ABSTRACT
Abstract Bidentate phosphorus ligands bearing an O-acyl phosphite moiety show superior modifying properties to the rhodium catalyst used in the hydroformylation of internal olefins. Results obtained for the hydroformylation of internal octenes and 2-pentene, respectively, are presented. The new ligands do markedly enhance the isomerization activity of the rhodium center. Internal hydroformylation is clearly disfavoured. At 120 °C/ 20 bar CO/H2, a predominant terminal reaction is achieved. Thus, a 0.65...0.8 molar fraction of the desired terminal product is obtained with an aldehyde chemoselectivity exceeding 99.7%. Depending on the ligand structure and the olefinic substrate used, excellent turn over frequencies between 3000 and 7000 h-1 have been estimated. Further results concerning the coordination behaviour of the new ligands towards the precatalyst [acacRh(COD)] itself, as well as high pressure NMR investigations in the formation of O-acylphosphite-phosphite hydrido rhodium complexes, are presented. Introduction The regioselective synthesis of n-aldehydes is an important goal of the rhodium catalyzed alkene hydroformylation reaction.

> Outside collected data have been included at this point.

From an optimization exercise on the open Yosys and OpenROAD flow, aimed at small area, a short achievable clock period and few clock cycles per item; shortcuts taken in it are not production practice.
Where RTL was checked, it was by simulation tests only, not by an equivalence proof against the original.
Power figures rest on the tool's default switching activity, not on a simulated workload.

==> run A: inputs <==
Design asm_framesync, start of the top module:
module asm_framesync (
    input  wire        clk,
    input  wire        rst,
    input  wire        cmd_valid,
    output wire        cmd_ready,
    input  wire [1:0]  cmd_op,
    input  wire [7:0]  cmd_data,
    input  wire [63:0] cfg_marker,
    input  wire [6:0]  cfg_width,
    input  wire [16:0] cfg_framebits,
    input  wire [6:0]  cfg_t0,
    input  wire [6:0]  cfg_t1,
    input  wire [6:0]  cfg_t2,
    input  wire [6:0]  cfg_ts,
    input  wire [7:0]  cfg_g,
    input  wire [7:0]  cfg_b,
    input  wire [7:0]  cfg_sl,
    output reg         rsp_valid,
    output reg  [7:0]  rsp_wmask,
    output reg  [7:0]  rsp_wdata,
    output reg  [7:0]  rsp_start,
    output reg  [7:0]  rsp_done,
    output wire [1:0]  rsp_state,
    output wire        rsp_pol,
    output wire [6:0]  rsp_lastd,
    output wire        rsp_lastv,
    output wire        rsp_lasta
);
Settings: LEC_CHECK=0, CAP_MARGIN=20, CORE_MARGIN=2, CORE_UTILIZATION=40, SETUP_SLACK_MARGIN=5, SLEW_MARGIN=20; clock period 12.0 ns.
run.sh (not shown) runs the stock make flow with config.mk's settings and CLKGATE_MAP_FILE= SYNTH_SCRIPT=/design/flow/synth_recipe.tcl, a recipe that flattens the netlist after the stock synthesis.
==> run X (differences from run A) <==
--- a/flow/design.v
+++ b/flow/design.v
@@ -51,23 +51,23 @@
             for (x = 0; x < 8; x = x + 1)
                 r = (a[x] & ~bb[x]) | (a[x] & r) | (~bb[x] & r);
             gt8 = r;
         end
     endfunction
     reg [63:0] m;
     reg [6:0]  n;
     reg [6:0]  t0, t1, t2, ts;
-    reg [13:0] fdec;         
+    reg [13:0] fhi;          
     reg [63:16] mask;        
     reg [6:0]  nt1, nt2, nts;    
     reg [8:2]  ple;          
     reg [7:0]  g, b, sl;
     reg        s2_v;
-    assign cmd_ready = !(cmd_op == OP_RESET && s2_v);
+    assign cmd_ready = !(cmd_op[1] & !cmd_op[0] & s2_v);
     wire accept = cmd_valid && cmd_ready && !rst;
     reg [62:0] cursor;       
     reg [6:0]  rem;          
     function [63:0] therm(input [6:0] w);
         integer x;
         reg [15:0] lo;
         reg [4:0]  hlt, heq;
         begin
@@ -1856,17 +1856,18 @@
     reg        linv;         
     reg [6:0]  nr;           
     reg        lastv, lasta;
     assign rsp_state = state;
     assign rsp_pol   = pol;
     assign rsp_lastd = linv ? nr - lastdn : lastdn;
     assign rsp_lastv = lastv;
     assign rsp_lasta = lasta;
-    wire [16:0] p   = {fdec, 3'd0} + 17'd8 - {10'd0, n};    
+    wire [13:0] fdec = fhi - 14'd1;
+    wire [16:0] p   = {fhi, 3'd0} - {10'd0, n};    
     wire [6:0]  nt0 = n - t0;
     wire        xbig = |cm[16:7];
     wire [7:0]  xw = {1'b0, cm[6:0]} - {1'b0, n};
     reg [8:1]  acqn, acqi;
     reg [8:1]  kv, e_oh, gt_e, srch, acq, a_oh, s_oh, below;
     reg        stepping, is_byte, locked0, has_e, has_a, any_srch, acc, near, goes_ns;
     reg [6:0]  dn_e, dn_a, dn_k, thr_a, thr_s;
     reg        inv_k;
@@ -2050,19 +2051,18 @@
         s3_dn[5] <= dist5; s3_dn[6] <= dist6; s3_dn[7] <= dist7; s3_dn[8] <= dist8;
         s3_acqn <= {!gt7(dist8, t0), !gt7(dist7, t0), !gt7(dist6, t0), !gt7(dist5, t0),
                     !gt7(dist4, t0), !gt7(dist3, t0), !gt7(dist2, t0), !gt7(dist1, t0)};
         s3_acqi <= {!gt7(nt0, dist8), !gt7(nt0, dist7), !gt7(nt0, dist6), !gt7(nt0, dist5),
                     !gt7(nt0, dist4), !gt7(nt0, dist3), !gt7(nt0, dist2), !gt7(nt0, dist1)};
         if (rst) begin
             m  <= 64'h0000_0000_1ACF_FC1D;
             n  <= 7'd32;
-            fdec <= 14'd1023;
+            fhi <= 14'd1024;
             mask <= therm(7'd32) >> 16;
-            nt1 <= 7'd31; nt2 <= 7'd20; nts <= 7'd20;
             t0 <= 7'd0;  t1 <= 7'd1;  t2 <= 7'd12; ts <= 7'd12;
             g  <= 8'd5;  b  <= 8'd5;  sl <= 8'd2;
             rem <= 7'd32;
             s2_v <= 1'b0;
             s3_v <= 1'b0;
         end else begin
             s2_v <= accept;
             s3_v <= s2_v;
@@ -2074,36 +2074,37 @@
                     end
                     OP_BIT: begin
                         cursor <= {cursor[61:0], cmd_data[0]};
                         rem    <= (rem > 7'd1) ? rem - 7'd1 : 7'd0;
                     end
                     OP_RESET: begin
                         m  <= cfg_marker;
                         n  <= cfg_width;
-                        fdec <= cfg_framebits[16:3] - 14'd1;
+                        fhi <= cfg_framebits[16:3];
                         mask <= therm(cfg_width) >> 16;
-                        nt1 <= cfg_width - cfg_t1; nt2 <= cfg_width - cfg_t2;
-                        nts <= cfg_width - cfg_ts;
                         t0 <= cfg_t0; t1 <= cfg_t1; t2 <= cfg_t2; ts <= cfg_ts;
                         g  <= cfg_g;  b  <= cfg_b;  sl <= cfg_sl;
                         rem <= cfg_width;
                     end
                     default: ;
                 endcase
             end
         end
         if (rst || (s3_v && s3_op == OP_RESET)) begin
             state <= ST_NOSYNC; pol <= 1'b0; wr <= 1'b0;
             good <= 8'd0; bad <= 8'd0; sub <= 8'd0;
             cm <= 17'd0; qz <= 1'b1;
             lastdn <= 7'd0; linv <= 1'b0; lastv <= 1'b0; lasta <= 1'b0;
             nr <= rst ? 7'd32 : n;
             for (k = 2; k <= 8; k = k + 1)
                 ple[k] <= rst ? 1'b1 : (p >= k);
+            nt1 <= rst ? 7'd31 : n - t1;
+            nt2 <= rst ? 7'd20 : n - t2;
+            nts <= rst ? 7'd20 : n - ts;
         end else begin
             state <= state_n; pol <= pol_n; wr <= wr_n;
             good <= good_n; bad <= bad_n; sub <= sub_n;
             cm <= cm_n; qz <= qz_n;
             lastdn <= lastdn_n; linv <= linv_n; lastv <= lastv_n; lasta <= lasta_n;
         end
         rsp_valid <= s3_v && !rst;
         rsp_wmask <= o_wm;
==> flow/flow/run.sh (new file) <==
#!/bin/bash
# The standard layout, with timing repair aimed below the clock period:
# repair_timing works on paths until their setup slack reaches the margin.
# The clock, its period and the I/O constraints are the design's.
set -euo pipefail
bash standard.sh SETUP_SLACK_MARGIN=7.5 finish > layout.log 2>&1
==> flow/standard.sh (new file) <==
#!/bin/bash
# synth_recipe.tcl (not shown) runs the flow's synth.tcl, then flattens the netlist and writes it again
# the make line also repeats each setting of config.mk as NAME=value (left out here)
make -C /OpenROAD-flow-scripts/flow DESIGN_CONFIG=/design/flow/config.mk WORK_HOME=/design/flow/orfs CLKGATE_MAP_FILE= SYNTH_SCRIPT=/design/flow/synth_recipe.tcl "${@:-finish}"
==> flow/config.mk (replaced) <==
export PLATFORM = sky130hd
export DESIGN_NAME = asm_framesync
export DESIGN_NICKNAME = asm_framesync
export VERILOG_FILES = /design/flow/design.v
export SDC_FILE = /design/flow/constraint.sdc
export NUM_CORES = 4
export LEC_CHECK = 0
export CAP_MARGIN = 20
export CORE_MARGIN = 2
export CORE_UTILIZATION = 40
export SLEW_MARGIN = 20
removed: flow/run.sh
==> run P (differences from run A) <==
--- a/flow/design.v
+++ b/flow/design.v
@@ -51,23 +51,23 @@
             for (x = 0; x < 8; x = x + 1)
                 r = (a[x] & ~bb[x]) | (a[x] & r) | (~bb[x] & r);
             gt8 = r;
         end
     endfunction
     reg [63:0] m;
     reg [6:0]  n;
     reg [6:0]  t0, t1, t2, ts;
-    reg [13:0] fdec;         
+    reg [13:0] fhi;          
     reg [63:16] mask;        
     reg [6:0]  nt1, nt2, nts;    
     reg [8:2]  ple;          
     reg [7:0]  g, b, sl;
     reg        s2_v;
-    assign cmd_ready = !(cmd_op == OP_RESET && s2_v);
+    assign cmd_ready = !(cmd_op[1] & !cmd_op[0] & s2_v);
     wire accept = cmd_valid && cmd_ready && !rst;
     reg [62:0] cursor;       
     reg [6:0]  rem;          
     function [63:0] therm(input [6:0] w);
         integer x;
         reg [15:0] lo;
         reg [4:0]  hlt, heq;
         begin
@@ -1856,17 +1856,18 @@
     reg        linv;         
     reg [6:0]  nr;           
     reg        lastv, lasta;
     assign rsp_state = state;
     assign rsp_pol   = pol;
     assign rsp_lastd = linv ? nr - lastdn : lastdn;
     assign rsp_lastv = lastv;
     assign rsp_lasta = lasta;
-    wire [16:0] p   = {fdec, 3'd0} + 17'd8 - {10'd0, n};    
+    wire [13:0] fdec = fhi - 14'd1;
+    wire [16:0] p   = {fhi, 3'd0} - {10'd0, n};    
     wire [6:0]  nt0 = n - t0;
     wire        xbig = |cm[16:7];
     wire [7:0]  xw = {1'b0, cm[6:0]} - {1'b0, n};
     reg [8:1]  acqn, acqi;
     reg [8:1]  kv, e_oh, gt_e, srch, acq, a_oh, s_oh, below;
     reg        stepping, is_byte, locked0, has_e, has_a, any_srch, acc, near, goes_ns;
     reg [6:0]  dn_e, dn_a, dn_k, thr_a, thr_s;
     reg        inv_k;
@@ -2050,19 +2051,18 @@
         s3_dn[5] <= dist5; s3_dn[6] <= dist6; s3_dn[7] <= dist7; s3_dn[8] <= dist8;
         s3_acqn <= {!gt7(dist8, t0), !gt7(dist7, t0), !gt7(dist6, t0), !gt7(dist5, t0),
                     !gt7(dist4, t0), !gt7(dist3, t0), !gt7(dist2, t0), !gt7(dist1, t0)};
         s3_acqi <= {!gt7(nt0, dist8), !gt7(nt0, dist7), !gt7(nt0, dist6), !gt7(nt0, dist5),
                     !gt7(nt0, dist4), !gt7(nt0, dist3), !gt7(nt0, dist2), !gt7(nt0, dist1)};
         if (rst) begin
             m  <= 64'h0000_0000_1ACF_FC1D;
             n  <= 7'd32;
-            fdec <= 14'd1023;
+            fhi <= 14'd1024;
             mask <= therm(7'd32) >> 16;
-            nt1 <= 7'd31; nt2 <= 7'd20; nts <= 7'd20;
             t0 <= 7'd0;  t1 <= 7'd1;  t2 <= 7'd12; ts <= 7'd12;
             g  <= 8'd5;  b  <= 8'd5;  sl <= 8'd2;
             rem <= 7'd32;
             s2_v <= 1'b0;
             s3_v <= 1'b0;
         end else begin
             s2_v <= accept;
             s3_v <= s2_v;
@@ -2074,36 +2074,37 @@
                     end
                     OP_BIT: begin
                         cursor <= {cursor[61:0], cmd_data[0]};
                         rem    <= (rem > 7'd1) ? rem - 7'd1 : 7'd0;
                     end
                     OP_RESET: begin
                         m  <= cfg_marker;
                         n  <= cfg_width;
-                        fdec <= cfg_framebits[16:3] - 14'd1;
+                        fhi <= cfg_framebits[16:3];
                         mask <= therm(cfg_width) >> 16;
-                        nt1 <= cfg_width - cfg_t1; nt2 <= cfg_width - cfg_t2;
-                        nts <= cfg_width - cfg_ts;
                         t0 <= cfg_t0; t1 <= cfg_t1; t2 <= cfg_t2; ts <= cfg_ts;
                         g  <= cfg_g;  b  <= cfg_b;  sl <= cfg_sl;
                         rem <= cfg_width;
                     end
                     default: ;
                 endcase
             end
         end
         if (rst || (s3_v && s3_op == OP_RESET)) begin
             state <= ST_NOSYNC; pol <= 1'b0; wr <= 1'b0;
             good <= 8'd0; bad <= 8'd0; sub <= 8'd0;
             cm <= 17'd0; qz <= 1'b1;
             lastdn <= 7'd0; linv <= 1'b0; lastv <= 1'b0; lasta <= 1'b0;
             nr <= rst ? 7'd32 : n;
             for (k = 2; k <= 8; k = k + 1)
                 ple[k] <= rst ? 1'b1 : (p >= k);
+            nt1 <= rst ? 7'd31 : n - t1;
+            nt2 <= rst ? 7'd20 : n - t2;
+            nts <= rst ? 7'd20 : n - ts;
         end else begin
             state <= state_n; pol <= pol_n; wr <= wr_n;
             good <= good_n; bad <= bad_n; sub <= sub_n;
             cm <= cm_n; qz <= qz_n;
             lastdn <= lastdn_n; linv <= linv_n; lastv <= lastv_n; lasta <= lasta_n;
         end
         rsp_valid <= s3_v && !rst;
         rsp_wmask <= o_wm;
==> flow/flow/run.sh (new file) <==
#!/bin/bash
# The standard layout, with timing repair aimed below the clock period:
# repair_timing works on paths until their setup slack reaches the margin.
# The clock, its period and the I/O constraints are the design's.
set -euo pipefail
bash standard.sh SETUP_SLACK_MARGIN=8 TNS_END_PERCENT=5 finish > layout.log 2>&1
==> flow/standard.sh (new file) <==
#!/bin/bash
# synth_recipe.tcl (not shown) runs the flow's synth.tcl, then flattens the netlist and writes it again
# the make line also repeats each setting of config.mk as NAME=value (left out here)
make -C /OpenROAD-flow-scripts/flow DESIGN_CONFIG=/design/flow/config.mk WORK_HOME=/design/flow/orfs CLKGATE_MAP_FILE= SYNTH_SCRIPT=/design/flow/synth_recipe.tcl "${@:-finish}"
==> flow/config.mk (replaced) <==
export PLATFORM = sky130hd
export DESIGN_NAME = asm_framesync
export DESIGN_NICKNAME = asm_framesync
export VERILOG_FILES = /design/flow/design.v
export SDC_FILE = /design/flow/constraint.sdc
export NUM_CORES = 4
export LEC_CHECK = 0
export CAP_MARGIN = 20
export CORE_MARGIN = 2
export CORE_UTILIZATION = 40
export SLEW_MARGIN = 20
removed: flow/run.sh
==> comparison <==
Of run P and run A, run A has the higher clock skew (gap 0.0049 ns). Against run X, the sequential share of layout area of run P is lower by 0.11 points. Hold slack: run A < run P < run X. Of run X and run A, run X has the higher cell area (gap about 2%, measured against run A). In run A the synthesized cell count is higher than in run P, by about 2.2%. Core utilization: run A < run X < run P. Register-to-register slack: run A < run P < run X. Against run X, the non-clock buffer count of run P is lower by 8. Of run X and run A, run A has the higher clock power (gap about 5%, measured against run A). Against run P, the first-iteration DRC count of run A is lower by about 13%. Of run X and run A, run A has the higher die area (gap 0.95%, measured against run A).
Testbench counts of run A, summed over its fixed seeds: cycles 46,029, bytes 45,869.
No functional check of the RTL was part of run X and run P.

[static timing again, ports no longer ideal]
In the flow no input, the clock included, has a driving cell. The finished layouts below were timed again as built, in two steps.
Step 1: set_driving_cell puts a clkbuf_16 on clk and a buf_2 on each other input, an assumption about the parent block.
Step 2, shift: input delay + t, output delay - t, t = (earliest + latest rising clock arrival at the registers) / 2. This alone moves slack from input paths to output paths.
Slacks: ideal ports / drivers / drivers and shift; pairs: ideal ports / drivers.
run | t (ns) | setup WS [ns] | hold slack, ns
run A | 0.702 | 5.295 / 5.226 / 5.226 | 0.321 / 0.321 / 0.321
run X | 0.722 | 6.738 / 6.644 / 6.644 | 0.331 / 0.331 / 0.331
run P | 0.722 | 6.666 / 6.585 / 6.585 | 0.321 / 0.321 / 0.321
After both steps setup and hold are still met in every run listed. The setup slack of run X, which loses most, moves by -0.094 ns with the drivers and by -0.094 ns with both steps.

Considerable progress has been achieved within this field by the development of bidentate phosphines and phosphites as modifying ligands for the hydroformylation of terminal olefins.1 However, for industry the use of less reactive internal olefins as substrates for the production of terminal aldehydes is of interest also. Internal olefins are available on an a technical scale by low-cost routes and are hydroformylated mainly with the aid of modified/unmodified cobalt catalysts.2,3 It is still a greater challenge to develop rhodium catalysts able to convert these substrates with the desired good n-regioselectivity and high activity. Thus, diphosphine modified rhodium(I) allows for selectivities of ~90% to n-nonanal starting from 2-octene but turn over frequencies are below 400 h-1, better rates are obtained with the shorter 2-butene as a
substrate.4,5 Interesting even from the more practical point of view were results obtained for a hydroxy phosphonite which in the presence of rhodium forms a ligand mixture and finally leads to ~50% nonanal from internal octenes at a TOF = 2840 h-1, comparable to that of the unmodified cobalt counterpart used in industry.6,7 High activity for 1-olefin hydroformylation and isomerization is known for several phosphite derived catalysts, therefore encouraging to conduct further research in this field.8,9 Herein we report on the outstanding performance of O-acylphosphite modified rhodium catalysts used in the hydroformylation of internal octenes and 2-pentene. Results and Discussion A catalyst used for the n-regioselective hydroformylation of internal olefins has to combine a set of properties, which include high olefin isomerization activity, see reaction b in Scheme 1 outlined for 4-octene. Thus the olefin migratory insertion step into the rhodium hydride bond must be highly reversible, a feature which is undesired in the hydroformylation of 1alkenes. Additionally, β-hydride elimination should be favoured over migratory insertion of carbon monoxide of the secondary alkyl rhodium, otherwise iso-aldehydes are formed (reactions a, c). Then, the fast regioselective terminal hydroformylation of the 1-olefin present in a low equilibrium concentration only, will lead to enhanced formation of naldehyde (reaction d) as result of a dynamic kinetic control.